Conclusion: A brief summary of your findings from the previous sections without repeating your statements from earlier as well as a discussion of what you have learned about the data and your research question(s). You should also discuss any shortcomings of your current study (either due to data collection or methodology) and include ideas for possible future research.
Grading
Your final project will be graded out of 75 points, and will make up 75% of your overall project score.
Grading of the project will take into account:
- Correctness: Are the procedures and explanations correct?
- Presentation: Are your slides well organized and your results clearly presented?

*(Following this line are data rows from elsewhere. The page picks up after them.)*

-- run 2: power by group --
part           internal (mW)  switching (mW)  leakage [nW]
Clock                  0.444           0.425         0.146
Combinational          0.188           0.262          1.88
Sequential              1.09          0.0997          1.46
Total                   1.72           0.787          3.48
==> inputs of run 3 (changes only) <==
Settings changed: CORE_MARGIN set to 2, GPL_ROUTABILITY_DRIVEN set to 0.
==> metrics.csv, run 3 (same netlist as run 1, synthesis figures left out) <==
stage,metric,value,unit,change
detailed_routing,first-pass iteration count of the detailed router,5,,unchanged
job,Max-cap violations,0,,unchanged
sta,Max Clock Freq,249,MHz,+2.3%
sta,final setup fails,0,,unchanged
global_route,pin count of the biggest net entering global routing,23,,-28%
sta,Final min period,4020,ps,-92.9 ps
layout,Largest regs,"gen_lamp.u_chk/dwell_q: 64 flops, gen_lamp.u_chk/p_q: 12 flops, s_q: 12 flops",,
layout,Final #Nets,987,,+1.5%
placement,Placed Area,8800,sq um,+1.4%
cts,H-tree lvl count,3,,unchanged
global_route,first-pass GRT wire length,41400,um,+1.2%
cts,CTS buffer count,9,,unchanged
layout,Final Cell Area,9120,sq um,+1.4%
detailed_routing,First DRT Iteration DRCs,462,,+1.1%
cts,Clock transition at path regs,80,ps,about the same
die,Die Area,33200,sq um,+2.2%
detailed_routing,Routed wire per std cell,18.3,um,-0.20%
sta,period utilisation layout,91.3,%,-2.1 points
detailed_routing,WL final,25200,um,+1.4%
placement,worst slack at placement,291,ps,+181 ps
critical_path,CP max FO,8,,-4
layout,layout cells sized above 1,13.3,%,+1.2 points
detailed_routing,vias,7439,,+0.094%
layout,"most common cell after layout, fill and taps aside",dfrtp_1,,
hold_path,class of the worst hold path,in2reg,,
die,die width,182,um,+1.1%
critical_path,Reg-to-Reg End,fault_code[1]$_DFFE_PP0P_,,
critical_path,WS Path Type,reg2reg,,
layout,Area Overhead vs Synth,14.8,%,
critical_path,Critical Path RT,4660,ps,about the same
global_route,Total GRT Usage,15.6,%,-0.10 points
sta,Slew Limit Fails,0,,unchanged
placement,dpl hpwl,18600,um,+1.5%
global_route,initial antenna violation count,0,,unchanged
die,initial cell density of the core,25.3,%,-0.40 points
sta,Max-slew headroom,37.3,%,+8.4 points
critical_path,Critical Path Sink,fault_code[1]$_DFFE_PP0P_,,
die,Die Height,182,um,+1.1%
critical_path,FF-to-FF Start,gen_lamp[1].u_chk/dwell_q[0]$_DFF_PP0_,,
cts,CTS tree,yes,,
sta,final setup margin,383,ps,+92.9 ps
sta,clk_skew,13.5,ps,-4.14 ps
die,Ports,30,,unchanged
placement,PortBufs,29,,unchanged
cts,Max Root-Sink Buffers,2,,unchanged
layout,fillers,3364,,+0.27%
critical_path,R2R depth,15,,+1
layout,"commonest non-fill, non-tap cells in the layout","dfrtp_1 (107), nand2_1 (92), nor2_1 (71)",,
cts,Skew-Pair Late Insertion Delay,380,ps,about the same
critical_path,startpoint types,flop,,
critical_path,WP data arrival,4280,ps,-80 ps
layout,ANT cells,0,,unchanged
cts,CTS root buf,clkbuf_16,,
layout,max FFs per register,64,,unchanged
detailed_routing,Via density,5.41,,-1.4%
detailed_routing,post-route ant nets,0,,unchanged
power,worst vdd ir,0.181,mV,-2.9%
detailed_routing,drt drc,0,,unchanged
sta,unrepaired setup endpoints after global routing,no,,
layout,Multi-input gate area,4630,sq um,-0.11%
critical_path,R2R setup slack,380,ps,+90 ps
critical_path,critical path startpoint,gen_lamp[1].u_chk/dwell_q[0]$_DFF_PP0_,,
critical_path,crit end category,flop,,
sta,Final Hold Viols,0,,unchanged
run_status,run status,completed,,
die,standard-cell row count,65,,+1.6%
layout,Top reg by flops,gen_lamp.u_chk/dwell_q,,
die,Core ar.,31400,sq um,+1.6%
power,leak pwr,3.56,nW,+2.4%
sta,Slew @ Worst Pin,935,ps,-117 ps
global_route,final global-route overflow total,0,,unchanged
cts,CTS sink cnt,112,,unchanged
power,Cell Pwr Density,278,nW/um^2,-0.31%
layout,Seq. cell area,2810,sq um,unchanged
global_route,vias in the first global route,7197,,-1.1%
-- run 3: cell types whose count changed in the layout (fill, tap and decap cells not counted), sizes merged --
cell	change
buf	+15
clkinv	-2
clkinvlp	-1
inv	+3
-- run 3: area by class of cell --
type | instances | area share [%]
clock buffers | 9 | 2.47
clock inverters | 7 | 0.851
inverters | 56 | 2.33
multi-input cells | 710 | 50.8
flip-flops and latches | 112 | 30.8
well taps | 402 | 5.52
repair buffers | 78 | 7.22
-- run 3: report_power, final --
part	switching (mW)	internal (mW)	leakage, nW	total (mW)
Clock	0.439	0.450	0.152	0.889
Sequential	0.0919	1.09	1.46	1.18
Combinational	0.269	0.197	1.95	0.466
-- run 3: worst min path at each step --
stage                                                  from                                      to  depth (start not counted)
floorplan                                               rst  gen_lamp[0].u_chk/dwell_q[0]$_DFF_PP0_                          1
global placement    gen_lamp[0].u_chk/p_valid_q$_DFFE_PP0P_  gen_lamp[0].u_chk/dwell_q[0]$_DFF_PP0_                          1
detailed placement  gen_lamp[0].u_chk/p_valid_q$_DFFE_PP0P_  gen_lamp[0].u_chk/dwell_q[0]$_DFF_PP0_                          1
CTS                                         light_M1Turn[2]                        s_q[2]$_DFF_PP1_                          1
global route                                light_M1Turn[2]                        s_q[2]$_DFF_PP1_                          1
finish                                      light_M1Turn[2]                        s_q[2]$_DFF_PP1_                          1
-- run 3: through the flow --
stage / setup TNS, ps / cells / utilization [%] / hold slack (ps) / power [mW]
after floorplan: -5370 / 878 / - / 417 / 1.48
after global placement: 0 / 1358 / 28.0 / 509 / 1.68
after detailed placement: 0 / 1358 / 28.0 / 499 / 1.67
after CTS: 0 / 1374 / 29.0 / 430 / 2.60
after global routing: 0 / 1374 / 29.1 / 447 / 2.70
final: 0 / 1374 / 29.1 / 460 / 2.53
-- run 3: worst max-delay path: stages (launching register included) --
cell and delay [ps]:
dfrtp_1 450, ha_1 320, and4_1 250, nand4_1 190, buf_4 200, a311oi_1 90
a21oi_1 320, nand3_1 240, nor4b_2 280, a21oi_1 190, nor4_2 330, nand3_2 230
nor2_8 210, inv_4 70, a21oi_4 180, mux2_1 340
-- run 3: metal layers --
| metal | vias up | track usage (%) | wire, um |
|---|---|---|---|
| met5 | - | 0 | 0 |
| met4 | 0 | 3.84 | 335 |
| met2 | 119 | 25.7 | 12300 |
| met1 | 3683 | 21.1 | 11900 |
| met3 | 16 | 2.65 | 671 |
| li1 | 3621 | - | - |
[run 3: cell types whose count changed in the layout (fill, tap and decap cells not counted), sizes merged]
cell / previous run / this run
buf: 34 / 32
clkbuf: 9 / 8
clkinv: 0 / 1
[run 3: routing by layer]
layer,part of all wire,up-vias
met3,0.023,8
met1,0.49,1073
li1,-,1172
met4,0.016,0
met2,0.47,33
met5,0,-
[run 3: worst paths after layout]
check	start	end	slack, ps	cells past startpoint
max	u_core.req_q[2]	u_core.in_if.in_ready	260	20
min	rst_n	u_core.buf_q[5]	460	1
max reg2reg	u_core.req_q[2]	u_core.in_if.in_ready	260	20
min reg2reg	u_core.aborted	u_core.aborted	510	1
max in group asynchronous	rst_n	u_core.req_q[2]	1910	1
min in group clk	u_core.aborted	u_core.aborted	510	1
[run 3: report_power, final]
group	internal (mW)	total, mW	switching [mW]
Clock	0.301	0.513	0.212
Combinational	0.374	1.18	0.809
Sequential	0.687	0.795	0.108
### src/rtl/mem_refill_arbiter.sv
// Shares one main-memory port between the ICache and DCache refill paths, one
// LINE_WORDS-beat burst per grant. Define MEM_ARB_PERF_CNT_EN for perf counters.
module mem_refill_arbiter
  import mem_arb_pkg::*;
#(
  parameter int LINE_WORDS = LINE_WORDS_DEFAULT,
  parameter int BEAT_W     = $clog2(LINE_WORDS)
) (
  input  logic              clk,
  input  logic              rst,
  input  logic              i_req,
  input  logic [31:0]       i_addr,
  input  logic              i_we,
  input  logic [31:0]       i_wdata,
  output logic [BEAT_W-1:0] i_beat,
  output logic              i_rvalid,
  output logic [31:0]       i_rdata,
  output logic              i_done,
  input  logic              d_req,
  input  logic [31:0]       d_addr,
  input  logic              d_we,
  input  logic [31:0]       d_wdata,
  output logic [BEAT_W-1:0] d_beat,
  output logic              d_rvalid,
  output logic [31:0]       d_rdata,
  output logic              d_done,
  output logic              mem_req,
  output logic [31:0]       mem_addr,
  output logic              mem_we,
  output logic [31:0]       mem_wdata,
  input  logic [31:0]       mem_rdata,
  input  logic              mem_ack,
`ifdef MEM_ARB_PERF_CNT_EN
  output logic [31:0]       perf_i_bursts,
  output logic [31:0]       perf_d_bursts,
  output logic [31:0]       perf_wait_cycles,
`endif
  output arb_state_e        dbg_state
);

  // Handshakes: cache *_req is a level held until its *_done pulse; mem_req is
  // held with stable addr/we/wdata until mem_ack, and each mem_ack ends one beat.

  localparam logic [BEAT_W-1:0] LAST_BEAT = BEAT_W'(LINE_WORDS - 1);

  arb_state_e        state_q, state_d;
  logic              owner_q;
  logic [BEAT_W-1:0] beat_q, rd_beat_q, own_beat;
  logic              grant_valid, grant_owner;
  logic [31:0]       own_addr, own_wdata;
  logic              own_we, rd_ack;
  logic              i_rvalid_q, d_rvalid_q;
  logic [31:0]       i_rdata_q, d_rdata_q;

  rr_arbiter2 u_rr (
    .clk         (clk),
    .rst         (rst),
    .req_i       (i_req),
    .req_d       (d_req),
    .update      (state_q == DONE),
    .done_owner  (owner_q),
    .grant_valid (grant_valid),
    .grant_owner (grant_owner)
  );

  always_comb begin
    own_addr  = (owner_q == OWNER_D) ? d_addr  : i_addr;
    own_we    = (owner_q == OWNER_D) ? d_we    : i_we;
    own_wdata = (owner_q == OWNER_D) ? d_wdata : i_wdata;
    rd_ack    = (state_q == BUSY) && mem_ack && !own_we;
  end

  always_comb begin
    state_d = state_q;
    case (state_q)
      IDLE:    if (grant_valid) state_d = BUSY;
      BUSY:    if (mem_ack && beat_q == LAST_BEAT) state_d = DONE;
      DONE:    state_d = IDLE;
      default: state_d = IDLE;
    endcase
  end

  always_ff @(posedge clk or posedge rst) begin
    if (rst) begin
      state_q <= IDLE;
      owner_q <= OWNER_I;
      beat_q  <= '0;
    end else begin
      state_q <= state_d;
      if (state_q == IDLE && grant_valid) begin
        owner_q <= grant_owner;
      end
      // The beat only wraps on the way back to IDLE, never inside a burst.
      if (state_q == BUSY && mem_ack && beat_q != LAST_BEAT) begin
        beat_q <= beat_q + 1'b1;
      end else if (state_q == DONE) begin
        beat_q <= '0;
      end
    end
  end

  always_ff @(posedge clk or posedge rst) begin
    if (rst) begin
      i_rvalid_q <= 1'b0;
      d_rvalid_q <= 1'b0;
      rd_beat_q  <= '0;
      i_rdata_q  <= '0;
      d_rdata_q  <= '0;
    end else begin
      i_rvalid_q <= rd_ack && (owner_q == OWNER_I);
      d_rvalid_q <= rd_ack && (owner_q == OWNER_D);
      if (rd_ack) begin
        rd_beat_q <= beat_q;
      end
      if (rd_ack && owner_q == OWNER_I) begin
        i_rdata_q <= mem_rdata;
      end
      if (rd_ack && owner_q == OWNER_D) begin
        d_rdata_q <= mem_rdata;
      end
    end
  end

  always_comb begin
    mem_req   = (state_q == BUSY);
    mem_addr  = '0;
    mem_we    = 1'b0;
    mem_wdata = '0;
    if (state_q == BUSY) begin
      mem_addr  = {own_addr[31:2+BEAT_W], beat_q, 2'b00};
      mem_we    = own_we;
      mem_wdata = own_wdata;
    end
    // While read data is returned, the beat output names the beat it belongs to.
    own_beat = (i_rvalid_q || d_rvalid_q) ? rd_beat_q : beat_q;
    i_beat   = '0;
    d_beat   = '0;
    if (state_q != IDLE) begin
      if (owner_q == OWNER_I) i_beat = own_beat;
      else                    d_beat = own_beat;
    end
    i_done    = (state_q == DONE) && (owner_q == OWNER_I);
    d_done    = (state_q == DONE) && (owner_q == OWNER_D);
    i_rvalid  = i_rvalid_q;
    d_rvalid  = d_rvalid_q;
    i_rdata   = i_rdata_q;
    d_rdata   = d_rdata_q;
    dbg_state = state_q;
  end

`ifdef MEM_ARB_PERF_CNT_EN
  logic waiting;

  // A requester waits while the other side owns the port, or loses a tie in IDLE.
  always_comb begin
    waiting = 1'b0;
    if (state_q == IDLE)          waiting = i_req && d_req;
    else if (owner_q == OWNER_I)  waiting = d_req;
    else                          waiting = i_req;
  end

  always_ff @(posedge clk or posedge rst) begin
    if (rst) begin
      perf_i_bursts    <= '0;
      perf_d_bursts    <= '0;
      perf_wait_cycles <= '0;
    end else begin
      if (state_q == DONE && owner_q == OWNER_I && perf_i_bursts != '1) begin
        perf_i_bursts <= perf_i_bursts + 1'b1;
      end
      if (state_q == DONE && owner_q == OWNER_D && perf_d_bursts != '1) begin
        perf_d_bursts <= perf_d_bursts + 1'b1;
      end
      if (waiting && perf_wait_cycles != '1) begin
        perf_wait_cycles <= perf_wait_cycles + 1'b1;
      end
    end
  end
`endif

endmodule
## src/rtl/mem_arb_pkg.sv

```systemverilog
// Shared constants and types for the cache/memory arbiter.
// The I-cache and D-cache import the same block geometry from here.
package mem_arb_pkg;

    localparam int DW            = 16;  // data word width
    localparam int AW            = 16;  // byte address width
    localparam int WORDS_PER_BLK = 8;   // words per cache block
    localparam int BLK_OFF_BITS  = 4;   // byte offset bits within a 16-byte block
    localparam int WORD_IDX_W    = 3;   // word index width within a block
    localparam int MEM_LAT       = 4;   // read issue to mem_rvalid, in cycles

    typedef enum logic [1:0] {
        ST_IDLE    = 2'd0,
        ST_I_FILL  = 2'd1,
        ST_D_FILL  = 2'd2,
        ST_D_WRITE = 2'd3
    } arb_state_e;

    // Byte address of the first word of the block containing addr.
    function automatic logic [AW-1:0] blk_base(input logic [AW-1:0] addr);
        return {addr[AW-1:BLK_OFF_BITS], {BLK_OFF_BITS{1'b0}}};
    endfunction

endpackage

```

## src/rtl/mem_arbiter_if.sv

```systemverilog
// Bundle of cache-side request/fill signals and the memory port.
// master = arbiter view, slave = caches plus memory view.
interface mem_arbiter_if;
    import mem_arb_pkg::*;

    logic                  i_miss;
    logic [AW-1:0]         i_addr;
    logic                  i_fill_we;
    logic                  i_fill_done;
    logic                  d_miss;
    logic [AW-1:0]         d_addr;
    logic                  d_wr_req;
    logic [DW-1:0]         d_wr_data;
    logic                  d_fill_we;
    logic                  d_fill_done;
    logic                  d_wr_done;
    logic [WORD_IDX_W-1:0] fill_idx;
    logic [DW-1:0]         fill_data;
    logic                  mem_en;
    logic                  mem_wr;
    logic [AW-1:0]         mem_addr;
    logic [DW-1:0]         mem_wdata;
    logic [DW-1:0]         mem_rdata;
    logic                  mem_rvalid;
    logic                  busy;

    modport master (
        input  i_miss, i_addr, d_miss, d_addr, d_wr_req, d_wr_data, mem_rdata, mem_rvalid,
        output i_fill_we, i_fill_done, d_fill_we, d_fill_done, d_wr_done,
               fill_idx, fill_data, mem_en, mem_wr, mem_addr, mem_wdata, busy
    );

    modport slave (
        output i_miss, i_addr, d_miss, d_addr, d_wr_req, d_wr_data, mem_rdata, mem_rvalid,
        input  i_fill_we, i_fill_done, d_fill_we, d_fill_done, d_wr_done,
               fill_idx, fill_data, mem_en, mem_wr, mem_addr, mem_wdata, busy
    );

endinterface

```

## src/rtl/blk_word_cnt.sv

```systemverilog
// Word counter within a cache block: synchronous clear (wins over
// increment), increment, and a terminal flag on the last word index.
module blk_word_cnt
    import mem_arb_pkg::*;
(
    input  logic                  clk,
    input  logic                  rst_n,
    input  logic                  clr_i,
    input  logic                  inc_i,
    output logic [WORD_IDX_W-1:0] cnt_o,
    output logic                  term_o
);

    logic [WORD_IDX_W-1:0] cnt_q;
    logic [WORD_IDX_W-1:0] cnt_d;

    // Next count: clear has priority, increment wraps 7 -> 0.
    always_comb begin
        cnt_d = cnt_q;
        if (clr_i) begin
            cnt_d = '0;
        end else if (inc_i) begin
            cnt_d = cnt_q + WORD_IDX_W'(1);
        end
    end

    // Count register.
    always_ff @(posedge clk or negedge rst_n) begin
        if (!rst_n) begin
            cnt_q <= '0;
        end else begin
            cnt_q <= cnt_d;
        end
    end

    assign cnt_o  = cnt_q;
    assign term_o = (cnt_q == {WORD_IDX_W{1'b1}});

endmodule

```

## src/rtl/mem_arbiter.sv

```systemverilog
// Arbiter between the I-cache and D-cache miss handlers and the unified
// main memory. Grants one requester at a time (store > D miss > I miss),
// then runs an 8-word block fill or a single write-through store.
module mem_arbiter
    import mem_arb_pkg::*;
(
    input  logic          clk,
    input  logic          rst_n,
    mem_arbiter_if.master bus
);

    arb_state_e            state_q, state_d;
    logic [AW-1:0]         base_q, base_d;
    logic [DW-1:0]         wdata_q, wdata_d;
    logic                  issue_all_q, issue_all_d;  // all 8 reads issued for this fill
    logic                  cnt_clr;
    logic                  issue_inc;
    logic                  recv_inc;
    logic [WORD_IDX_W-1:0] issue_cnt;
    logic [WORD_IDX_W-1:0] recv_cnt;
    logic                  issue_term;
    logic                  recv_term;
    logic                  in_fill;

    blk_word_cnt u_issue_cnt (
        .clk    (clk),
        .rst_n  (rst_n),
        .clr_i  (cnt_clr),
        .inc_i  (issue_inc),
        .cnt_o  (issue_cnt),
        .term_o (issue_term)
    );

    blk_word_cnt u_recv_cnt (
        .clk    (clk),
        .rst_n  (rst_n),
        .clr_i  (cnt_clr),
        .inc_i  (recv_inc),
        .cnt_o  (recv_cnt),
        .term_o (recv_term)
    );

    assign in_fill = (state_q == ST_I_FILL) || (state_q == ST_D_FILL);

    // Next-state logic and all bus outputs; every output idles at 0.
    always_comb begin
        state_d         = state_q;
        base_d          = base_q;
        wdata_d         = wdata_q;
        issue_all_d     = issue_all_q;
        cnt_clr         = 1'b0;
        issue_inc       = 1'b0;
        recv_inc        = 1'b0;
        bus.i_fill_we   = 1'b0;
        bus.i_fill_done = 1'b0;
        bus.d_fill_we   = 1'b0;
        bus.d_fill_done = 1'b0;
        bus.d_wr_done   = 1'b0;
        bus.fill_idx    = '0;
        bus.fill_data   = '0;
        bus.mem_en      = 1'b0;
        bus.mem_wr      = 1'b0;
        bus.mem_addr    = '0;
        bus.mem_wdata   = '0;
        bus.busy        = (state_q != ST_IDLE);

        unique case (state_q)
            ST_IDLE: begin
                cnt_clr     = 1'b1;
                issue_all_d = 1'b0;
                if (bus.d_wr_req) begin
                    base_d  = bus.d_addr;
                    wdata_d = bus.d_wr_data;
                    state_d = ST_D_WRITE;
                end else if (bus.d_miss) begin
                    base_d  = blk_base(bus.d_addr);
                    state_d = ST_D_FILL;
                end else if (bus.i_miss) begin
                    base_d  = blk_base(bus.i_addr);
                    state_d = ST_I_FILL;
                end
            end

            ST_I_FILL, ST_D_FILL: begin
                // Read issue side: one word address per cycle until all 8 are out.
                if (!issue_all_q) begin
                    bus.mem_en   = 1'b1;
                    bus.mem_addr = base_q + {{(AW-WORD_IDX_W-1){1'b0}}, issue_cnt, 1'b0};
                    issue_inc    = 1'b1;
                    if (issue_term) begin
                        issue_all_d = 1'b1;
                    end
                end
                // Return side: forward each word to the granted cache.
                if (bus.mem_rvalid) begin
                    bus.i_fill_we = (state_q == ST_I_FILL);
                    bus.d_fill_we = (state_q == ST_D_FILL);
                    bus.fill_idx  = recv_cnt;
                    bus.fill_data = bus.mem_rdata;
                    recv_inc      = 1'b1;
                    if (recv_term) begin
                        bus.i_fill_done = (state_q == ST_I_FILL);
                        bus.d_fill_done = (state_q == ST_D_FILL);
                        state_d         = ST_IDLE;
                    end
                end
            end

            ST_D_WRITE: begin
                bus.mem_en    = 1'b1;
                bus.mem_wr    = 1'b1;
                bus.mem_addr  = base_q;
                bus.mem_wdata = wdata_q;
                bus.d_wr_done = 1'b1;
                state_d       = ST_IDLE;
            end

            default: state_d = ST_IDLE;
        endcase
    end

    // State and latched request registers.
    always_ff @(posedge clk or negedge rst_n) begin
        if (!rst_n) begin
            state_q     <= ST_IDLE;
            base_q      <= '0;
            wdata_q     <= '0;
            issue_all_q <= 1'b0;
        end else begin
            state_q     <= state_d;
            base_q      <= base_d;
            wdata_q     <= wdata_d;
            issue_all_q <= issue_all_d;
        end
    end

    // A returned word with no fill in progress is dropped; flag it in simulation.
    a_rvalid_in_fill: assert property (@(posedge clk) disable iff (!rst_n)
        !(bus.mem_rvalid && !in_fill))
        else $warning("mem_rvalid outside a fill was ignored");

endmodule

```

## src/flat_wrapper.sv

```systemverilog
// flat-port wrapper written by rule: the top's interface ports become plain ports
module mem_arbiter_flat import mem_arb_pkg::*;
  (clk, rst_n, bus_i_miss, bus_i_addr, bus_d_miss, bus_d_addr, bus_d_wr_req, bus_d_wr_data, bus_mem_rdata, bus_mem_rvalid, bus_i_fill_we, bus_i_fill_done, bus_d_fill_we, bus_d_fill_done, bus_d_wr_done, bus_fill_idx, bus_fill_data, bus_mem_en, bus_mem_wr, bus_mem_addr, bus_mem_wdata, bus_busy);
  mem_arbiter_if bus_i ();
  input  logic clk;
  input  logic rst_n;
  input wire logic [$bits(bus_i.i_miss)-1:0] bus_i_miss;
  input wire logic [$bits(bus_i.i_addr)-1:0] bus_i_addr;
  input wire logic [$bits(bus_i.d_miss)-1:0] bus_d_miss;
  input wire logic [$bits(bus_i.d_addr)-1:0] bus_d_addr;
  input wire logic [$bits(bus_i.d_wr_req)-1:0] bus_d_wr_req;
  input wire logic [$bits(bus_i.d_wr_data)-1:0] bus_d_wr_data;
  input wire logic [$bits(bus_i.mem_rdata)-1:0] bus_mem_rdata;
  input wire logic [$bits(bus_i.mem_rvalid)-1:0] bus_mem_rvalid;
  output wire logic [$bits(bus_i.i_fill_we)-1:0] bus_i_fill_we;
  output wire logic [$bits(bus_i.i_fill_done)-1:0] bus_i_fill_done;
  output wire logic [$bits(bus_i.d_fill_we)-1:0] bus_d_fill_we;
  output wire logic [$bits(bus_i.d_fill_done)-1:0] bus_d_fill_done;
  output wire logic [$bits(bus_i.d_wr_done)-1:0] bus_d_wr_done;
  output wire logic [$bits(bus_i.fill_idx)-1:0] bus_fill_idx;
  output wire logic [$bits(bus_i.fill_data)-1:0] bus_fill_data;
  output wire logic [$bits(bus_i.mem_en)-1:0] bus_mem_en;
  output wire logic [$bits(bus_i.mem_wr)-1:0] bus_mem_wr;
  output wire logic [$bits(bus_i.mem_addr)-1:0] bus_mem_addr;
  output wire logic [$bits(bus_i.mem_wdata)-1:0] bus_mem_wdata;
  output wire logic [$bits(bus_i.busy)-1:0] bus_busy;
  assign bus_i.i_miss = bus_i_miss;
  assign bus_i.i_addr = bus_i_addr;
  assign bus_i.d_miss = bus_d_miss;
  assign bus_i.d_addr = bus_d_addr;
  assign bus_i.d_wr_req = bus_d_wr_req;
  assign bus_i.d_wr_data = bus_d_wr_data;
  assign bus_i.mem_rdata = bus_mem_rdata;
  assign bus_i.mem_rvalid = bus_mem_rvalid;
  assign bus_i_fill_we = bus_i.i_fill_we;
  assign bus_i_fill_done = bus_i.i_fill_done;
  assign bus_d_fill_we = bus_i.d_fill_we;
  assign bus_d_fill_done = bus_i.d_fill_done;
  assign bus_d_wr_done = bus_i.d_wr_done;
  assign bus_fill_idx = bus_i.fill_idx;
  assign bus_fill_data = bus_i.fill_data;
  assign bus_mem_en = bus_i.mem_en;
  assign bus_mem_wr = bus_i.mem_wr;
  assign bus_mem_addr = bus_i.mem_addr;
  assign bus_mem_wdata = bus_i.mem_wdata;
  assign bus_busy = bus_i.busy;
  mem_arbiter u_core (.clk(clk), .rst_n(rst_n), .bus(bus_i));
endmodule
```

- Content/Critical thought: Did you think carefully about the problem?
- Tidyness: Is your code well organized?
Your team scores will be based on the following components:
- 25 points - PowerPoint slides
- 25 points - presentation
- 25 points - code
Submission
Due date - night (11:55 PM) before the presentation day.
Online on Sakai under Assignments. These will be time stamped, and late penalty will be applied based on the time stamp. Only one submission per team required.
- R Markdown file (.Rmd)
- HTML output (.html)
- PowerPoint slides
We will download your R Markdown file and run your code to confirm reproducibility of your work. Grading will be based on the document we compile, so make sure that your R Markdown file contains everything necessary to compile your entire work.
Teamwork and grading
All team members must be present at the presentation session. Failure to do so will result in a 0 on the project for the absent team member.
Note that each student must complete the project and score at least 30% of total possible points on the project in order to pass this class.
Honor code
You may not discuss this project in any way with anyone outside your team, besides the professor and TAs. Failure to abide by this policy will result in a 0 for all teams involved.
Tips
This project is an opportunity to apply what you have learned about descriptive statistics, graphical methods, correlation and regression, and hypothesis testing and confidence intervals.
The goal is not to do an exhaustive data analysis i.e., do not calculate every statistic and procedure you have learned for every variable, but rather to show that you are proficient at using R at a basic level and that you are proficient at interpreting and presenting the results.
You might consider critiquing your own method, such as issues pertaining to the reliability of the data and the appropriateness of the statistical analysis you used within the context of this specific data set.